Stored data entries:

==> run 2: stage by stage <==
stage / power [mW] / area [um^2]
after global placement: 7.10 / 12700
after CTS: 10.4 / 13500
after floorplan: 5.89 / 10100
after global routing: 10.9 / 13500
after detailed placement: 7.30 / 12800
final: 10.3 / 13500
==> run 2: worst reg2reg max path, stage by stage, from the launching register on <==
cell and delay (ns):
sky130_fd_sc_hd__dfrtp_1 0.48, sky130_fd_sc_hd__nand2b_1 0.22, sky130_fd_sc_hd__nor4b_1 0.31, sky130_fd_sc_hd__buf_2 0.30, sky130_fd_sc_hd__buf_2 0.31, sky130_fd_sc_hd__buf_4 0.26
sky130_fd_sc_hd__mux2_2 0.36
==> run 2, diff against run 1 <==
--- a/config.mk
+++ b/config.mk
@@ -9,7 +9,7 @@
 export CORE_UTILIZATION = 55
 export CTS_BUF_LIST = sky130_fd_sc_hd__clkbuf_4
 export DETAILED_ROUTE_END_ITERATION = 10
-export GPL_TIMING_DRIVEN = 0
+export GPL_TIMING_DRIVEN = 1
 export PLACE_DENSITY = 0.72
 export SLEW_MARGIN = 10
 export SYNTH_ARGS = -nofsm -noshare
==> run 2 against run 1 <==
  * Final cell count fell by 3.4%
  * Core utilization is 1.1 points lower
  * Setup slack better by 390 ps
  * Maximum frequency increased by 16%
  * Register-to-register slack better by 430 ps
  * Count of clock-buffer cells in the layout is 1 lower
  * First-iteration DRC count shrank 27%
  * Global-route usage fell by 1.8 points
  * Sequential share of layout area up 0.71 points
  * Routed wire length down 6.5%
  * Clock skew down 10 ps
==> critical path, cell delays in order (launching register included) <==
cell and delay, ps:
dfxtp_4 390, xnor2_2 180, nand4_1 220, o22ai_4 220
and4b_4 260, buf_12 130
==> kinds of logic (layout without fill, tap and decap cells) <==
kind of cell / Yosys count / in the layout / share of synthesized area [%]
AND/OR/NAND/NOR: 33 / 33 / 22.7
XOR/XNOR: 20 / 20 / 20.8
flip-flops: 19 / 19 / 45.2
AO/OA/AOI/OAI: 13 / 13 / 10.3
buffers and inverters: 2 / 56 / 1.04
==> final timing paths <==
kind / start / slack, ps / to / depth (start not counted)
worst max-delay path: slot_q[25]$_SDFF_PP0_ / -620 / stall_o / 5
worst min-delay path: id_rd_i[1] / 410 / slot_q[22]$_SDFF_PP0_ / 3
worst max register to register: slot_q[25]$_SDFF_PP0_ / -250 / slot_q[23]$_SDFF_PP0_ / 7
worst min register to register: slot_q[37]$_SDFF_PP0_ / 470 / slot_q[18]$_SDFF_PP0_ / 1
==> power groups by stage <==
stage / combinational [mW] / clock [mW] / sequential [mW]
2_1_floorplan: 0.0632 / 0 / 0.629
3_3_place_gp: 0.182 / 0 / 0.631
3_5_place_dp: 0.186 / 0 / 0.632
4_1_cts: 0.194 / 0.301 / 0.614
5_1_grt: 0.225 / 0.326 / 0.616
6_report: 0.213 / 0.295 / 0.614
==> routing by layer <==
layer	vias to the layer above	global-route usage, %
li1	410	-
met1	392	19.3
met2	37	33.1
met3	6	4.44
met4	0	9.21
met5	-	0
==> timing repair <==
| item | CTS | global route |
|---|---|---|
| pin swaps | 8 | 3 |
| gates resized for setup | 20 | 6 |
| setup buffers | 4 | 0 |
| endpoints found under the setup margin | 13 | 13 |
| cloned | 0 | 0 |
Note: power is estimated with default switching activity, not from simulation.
**src/rtl/conv_mem_pkg.sv**
```systemverilog
// Shared definitions for the convolution engine's image-RAM access path:
// RAM `we` encodings, the access-master state set and the pixel size.
package conv_mem_pkg;

    localparam logic [1:0] WE_IDLE  = 2'b00;
    localparam logic [1:0] WE_READ  = 2'b01;
    localparam logic [1:0] WE_WRITE = 2'b10;

    localparam int PIXEL_BYTES = 3;

    typedef enum logic [2:0] {
        IDLE,
        RD_WAIT,
        RD_GAP,
        WR_B0,
        WR_B1,
        WR_B2,
        RSP
    } state_t;

endpackage

```
**src/rtl/ram_access_master.sv**
```systemverilog
// Initiator for the byte-wide image RAM: turns pixel read/write commands into
// cycle-accurate RAM pin sequences and returns data or completion on a response channel.
module ram_access_master
    import conv_mem_pkg::*;
#(
    parameter int ADDR_WIDTH = 19,
    parameter int DATA_WIDTH = 24,
    parameter int TIMEOUT    = 15
) (
    input  logic                  clk,
    input  logic                  rst,
    input  logic                  cmd_valid,
    output logic                  cmd_ready,
    input  logic                  cmd_write,
    input  logic                  cmd_len3,
    input  logic [ADDR_WIDTH-1:0] cmd_addr,
    input  logic [DATA_WIDTH-1:0] cmd_wdata,
    output logic                  rsp_valid,
    input  logic                  rsp_ready,
    output logic [DATA_WIDTH-1:0] rsp_data,
    output logic                  rsp_err,
    output logic [ADDR_WIDTH-1:0] ram_addr,
    output logic [7:0]            ram_data_in,
    output logic [1:0]            ram_we,
    input  logic [DATA_WIDTH-1:0] ram_data_out,
    input  logic                  ram_ready,
    output logic                  err_sticky
);

    localparam int CNT_W = $clog2(TIMEOUT + 1);

    generate
        if (DATA_WIDTH != PIXEL_BYTES * 8) begin : g_width_check
            $error("ram_access_master: DATA_WIDTH must be 24 (three bytes)");
        end
    endgenerate

    state_t                  state_reg,       state_next;
    logic [CNT_W-1:0]        cnt_reg,         cnt_next;
    logic [ADDR_WIDTH-1:0]   base_reg,        base_next;
    logic [DATA_WIDTH-1:8]   wdata_hi_reg,    wdata_hi_next;
    logic                    len3_reg,        len3_next;
    logic                    cmd_ready_reg,   cmd_ready_next;
    logic                    rsp_valid_reg,   rsp_valid_next;
    logic [DATA_WIDTH-1:0]   rsp_data_reg,    rsp_data_next;
    logic                    rsp_err_reg,     rsp_err_next;
    logic [ADDR_WIDTH-1:0]   ram_addr_reg,    ram_addr_next;
    logic [7:0]              ram_data_in_reg, ram_data_in_next;
    logic [1:0]              ram_we_reg,      ram_we_next;
    logic                    err_sticky_reg,  err_sticky_next;

    always_comb begin
        state_next       = state_reg;
        cnt_next         = cnt_reg;
        base_next        = base_reg;
        wdata_hi_next    = wdata_hi_reg;
        len3_next        = len3_reg;
        cmd_ready_next   = 1'b0;
        rsp_valid_next   = 1'b0;
        rsp_data_next    = rsp_data_reg;
        rsp_err_next     = rsp_err_reg;
        ram_addr_next    = ram_addr_reg;
        ram_data_in_next = 8'h00;
        ram_we_next      = WE_IDLE;
        err_sticky_next  = err_sticky_reg;

        case (state_reg)
            IDLE: begin
                if (cmd_valid && cmd_ready_reg) begin
                    base_next     = cmd_addr;
                    wdata_hi_next = cmd_wdata[DATA_WIDTH-1:8];
                    len3_next     = cmd_len3;
                    rsp_data_next = '0;
                    rsp_err_next  = 1'b0;
                    ram_addr_next = cmd_addr;
                    cnt_next      = '0;
                    if (cmd_write) begin
                        state_next       = WR_B0;
                        ram_we_next      = WE_WRITE;
                        ram_data_in_next = cmd_wdata[7:0];
                    end else begin
                        state_next  = RD_WAIT;
                        ram_we_next = WE_READ;
                    end
                end else begin
                    cmd_ready_next = 1'b1;
                end
            end

            // `we` stays READ through the cycle ready is seen so the RAM can
            // finish its own return-to-idle step; ready takes priority over timeout.
            RD_WAIT: begin
                if (ram_ready) begin
                    rsp_data_next = ram_data_out;
                    state_next    = RD_GAP;
                end else if (cnt_reg == CNT_W'(TIMEOUT - 1)) begin
                    rsp_data_next   = '0;
                    rsp_err_next    = 1'b1;
                    err_sticky_next = 1'b1;
                    state_next      = RD_GAP;
                end else begin
                    cnt_next    = cnt_reg + 1'b1;
                    ram_we_next = WE_READ;
                end
            end

            RD_GAP: begin
                state_next     = RSP;
                rsp_valid_next = 1'b1;
            end

            WR_B0: begin
                if (len3_reg) begin
                    state_next       = WR_B1;
                    ram_we_next      = WE_WRITE;
                    ram_addr_next    = base_reg + ADDR_WIDTH'(1);
                    ram_data_in_next = wdata_hi_reg[15:8];
                end else begin
                    state_next     = RSP;
                    rsp_valid_next = 1'b1;
                end
            end

            WR_B1: begin
                state_next       = WR_B2;
                ram_we_next      = WE_WRITE;
                ram_addr_next    = base_reg + ADDR_WIDTH'(2);
                ram_data_in_next = wdata_hi_reg[23:16];
            end

            WR_B2: begin
                state_next     = RSP;
                rsp_valid_next = 1'b1;
            end

            RSP: begin
                if (rsp_ready) begin
                    state_next     = IDLE;
                    cmd_ready_next = 1'b1;
                end else begin
                    rsp_valid_next = 1'b1;
                end
            end

            default: begin
                state_next = IDLE;
            end
        endcase
    end

    always_ff @(posedge clk or posedge rst) begin
        if (rst) begin
            state_reg       <= IDLE;
            cnt_reg         <= '0;
            base_reg        <= '0;
            wdata_hi_reg    <= '0;
            len3_reg        <= 1'b0;
            cmd_ready_reg   <= 1'b0;
            rsp_valid_reg   <= 1'b0;
            rsp_data_reg    <= '0;
            rsp_err_reg     <= 1'b0;
            ram_addr_reg    <= '0;
            ram_data_in_reg <= 8'h00;
            ram_we_reg      <= WE_IDLE;
            err_sticky_reg  <= 1'b0;
        end else begin
            state_reg       <= state_next;
            cnt_reg         <= cnt_next;
            base_reg        <= base_next;
            wdata_hi_reg    <= wdata_hi_next;
            len3_reg        <= len3_next;
            cmd_ready_reg   <= cmd_ready_next;
            rsp_valid_reg   <= rsp_valid_next;
            rsp_data_reg    <= rsp_data_next;
            rsp_err_reg     <= rsp_err_next;
            ram_addr_reg    <= ram_addr_next;
            ram_data_in_reg <= ram_data_in_next;
            ram_we_reg      <= ram_we_next;
            err_sticky_reg  <= err_sticky_next;
        end
    end

    assign cmd_ready   = cmd_ready_reg;
    assign rsp_valid   = rsp_valid_reg;
    assign rsp_data    = rsp_data_reg;
    assign rsp_err     = rsp_err_reg;
    assign ram_addr    = ram_addr_reg;
    assign ram_data_in = ram_data_in_reg;
    assign ram_we      = ram_we_reg;
    assign err_sticky  = err_sticky_reg;

endmodule

```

*ASSIGNMENT*
Only the lines above starting at the line that holds "swaps | 8 | 3 |" and ending at the line that holds "cloned | 0 | 0 |" are to be repeated, exactly and in full.

*WRITTEN ANSWER*
| pin swaps | 8 | 3 |
| gates resized for setup | 20 | 6 |
| setup buffers | 4 | 0 |
| endpoints found under the setup margin | 13 | 13 |
| cloned | 0 | 0 |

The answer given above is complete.